Outside it might be raining, with a chilly fog blurring the lights of taxi cabs.

Or it might be brilliantly sunny, and the onlooker can easily see from their pastoral patio:

Red pear leaves take the light at four,
and a patch of brick on the south, rear wall.

Or perhaps the night is descending and charmingly you can behold:

Dogwood blossoms drift down at evening
as semis pound past Phoenix Seafood.

Better still let us look upon the stuff of scientific inspiration:

Good, patient Leeuwenhoek of Delft,
having “partook of hot smoked beef, that was a bit fat,
or ham,” of which he was most fond.

The scientific discovery? The same as the subject of the poem: “Microorganisms.” Patient Leewenhoek got diarrhea and decided to look into what caused it. Obscure? I’d say so. Funny? You bet.

Kleinzahler has had a long career, one that has touched base with some of the previous generation’s masters. The great British modernist poet, Basil Bunting, is often referred to by Klenzahler as his greatest teacher. There too is the time he spent in Haight Ashbury, San Francisco, which led to Allen Ginsberg’s notice and compliment, “August Kleinzahler's verse line is always precise, concrete, intelligent and rare…” Ginsberg goes on to sum up the then young poet, “A loner. A genius.”

Sleeping It Off In Rapid City is the first career spanning collection fo Kleinzahler’s poetry. Issued originally in hardcover in 2008, it won that year’s National Critic’s Circle Award. Though he is a poet worth a more thorough reading, this wonderfully organized collection, which includes some new material, is a great place to start.

Within any of the 234 pages of this book you will see Kleinzahler’s protean academic interests and raw, world-worn ability. A single poem can display beatnik homage to jazz, Robert Lowell-esque (pardon me) historical obscurity, subtle literary allusions and (always) a healthy dose of sardonic observations on everyday life, and its routine functions.

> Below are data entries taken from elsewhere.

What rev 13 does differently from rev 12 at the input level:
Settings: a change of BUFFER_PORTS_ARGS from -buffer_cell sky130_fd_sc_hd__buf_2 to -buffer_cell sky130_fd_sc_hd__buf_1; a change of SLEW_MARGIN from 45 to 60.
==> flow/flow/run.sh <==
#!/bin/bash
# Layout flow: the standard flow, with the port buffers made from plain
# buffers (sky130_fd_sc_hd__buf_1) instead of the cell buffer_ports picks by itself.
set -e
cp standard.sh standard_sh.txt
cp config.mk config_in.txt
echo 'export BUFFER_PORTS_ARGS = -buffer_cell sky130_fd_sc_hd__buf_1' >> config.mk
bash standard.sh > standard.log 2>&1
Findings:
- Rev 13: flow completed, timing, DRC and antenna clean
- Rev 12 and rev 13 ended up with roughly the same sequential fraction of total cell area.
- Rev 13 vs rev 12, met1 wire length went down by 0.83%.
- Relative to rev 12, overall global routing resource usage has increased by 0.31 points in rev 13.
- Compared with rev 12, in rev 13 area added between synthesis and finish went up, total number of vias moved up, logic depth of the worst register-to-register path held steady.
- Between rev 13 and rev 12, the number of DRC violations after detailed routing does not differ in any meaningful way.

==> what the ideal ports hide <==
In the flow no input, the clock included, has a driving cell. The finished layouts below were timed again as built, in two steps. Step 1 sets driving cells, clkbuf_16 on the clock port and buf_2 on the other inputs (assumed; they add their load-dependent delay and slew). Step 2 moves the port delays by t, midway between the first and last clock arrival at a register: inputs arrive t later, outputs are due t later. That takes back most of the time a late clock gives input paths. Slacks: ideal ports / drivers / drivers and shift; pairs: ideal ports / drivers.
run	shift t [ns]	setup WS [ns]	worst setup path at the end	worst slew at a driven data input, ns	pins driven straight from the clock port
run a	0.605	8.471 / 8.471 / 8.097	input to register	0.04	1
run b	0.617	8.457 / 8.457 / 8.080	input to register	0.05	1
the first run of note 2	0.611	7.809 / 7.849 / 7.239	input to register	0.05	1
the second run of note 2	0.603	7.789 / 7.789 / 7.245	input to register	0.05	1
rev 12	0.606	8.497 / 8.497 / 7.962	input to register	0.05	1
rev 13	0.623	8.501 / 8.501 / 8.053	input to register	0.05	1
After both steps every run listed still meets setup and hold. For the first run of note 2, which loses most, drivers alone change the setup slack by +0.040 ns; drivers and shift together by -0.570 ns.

It all leads the reader to find the poem “accessible.” If you miss one aspect of the poem, there will always be another. There are many doors in the house of Kleinzahler. If Kleinzahler can’t poke your brain, he’ll waft the smell of cheap, greasy but good food across your nose. If that doesn’t phase you he’ll remind you of the low life, of sleeping off hangovers and temporal frailties in our relationships. If still unfazed, he will point out the absurdity of modern life – the falling petals and roaring semis of Northeastern boulevards. If all else fails he’ll tell you a joke, probably dirty.

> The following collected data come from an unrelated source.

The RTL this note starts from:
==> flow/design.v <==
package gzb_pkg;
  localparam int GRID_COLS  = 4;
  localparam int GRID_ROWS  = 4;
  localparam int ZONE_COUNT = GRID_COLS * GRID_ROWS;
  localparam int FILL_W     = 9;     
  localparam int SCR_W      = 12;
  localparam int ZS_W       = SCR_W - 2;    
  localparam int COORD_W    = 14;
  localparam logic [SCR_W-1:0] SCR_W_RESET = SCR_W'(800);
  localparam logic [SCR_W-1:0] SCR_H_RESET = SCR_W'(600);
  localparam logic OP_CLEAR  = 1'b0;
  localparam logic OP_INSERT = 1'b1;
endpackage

It’s rare to find so much in one place, and this belies a poet who has lived as much as he’s looked.

Essentially, reading a Kleinzahler poem is like being invited to a party at an eccentric genius’s house. As a host, he’ll pours you glass after glass of fine wine, but later on when he gets the munchies, he’ll ask you if you’d like a hot dog, since he’s microwaving a couple. It’s conflicting, sophisticated and ruggedly charming.

In other words: it’s essential American poetry and one of the best publications of the year.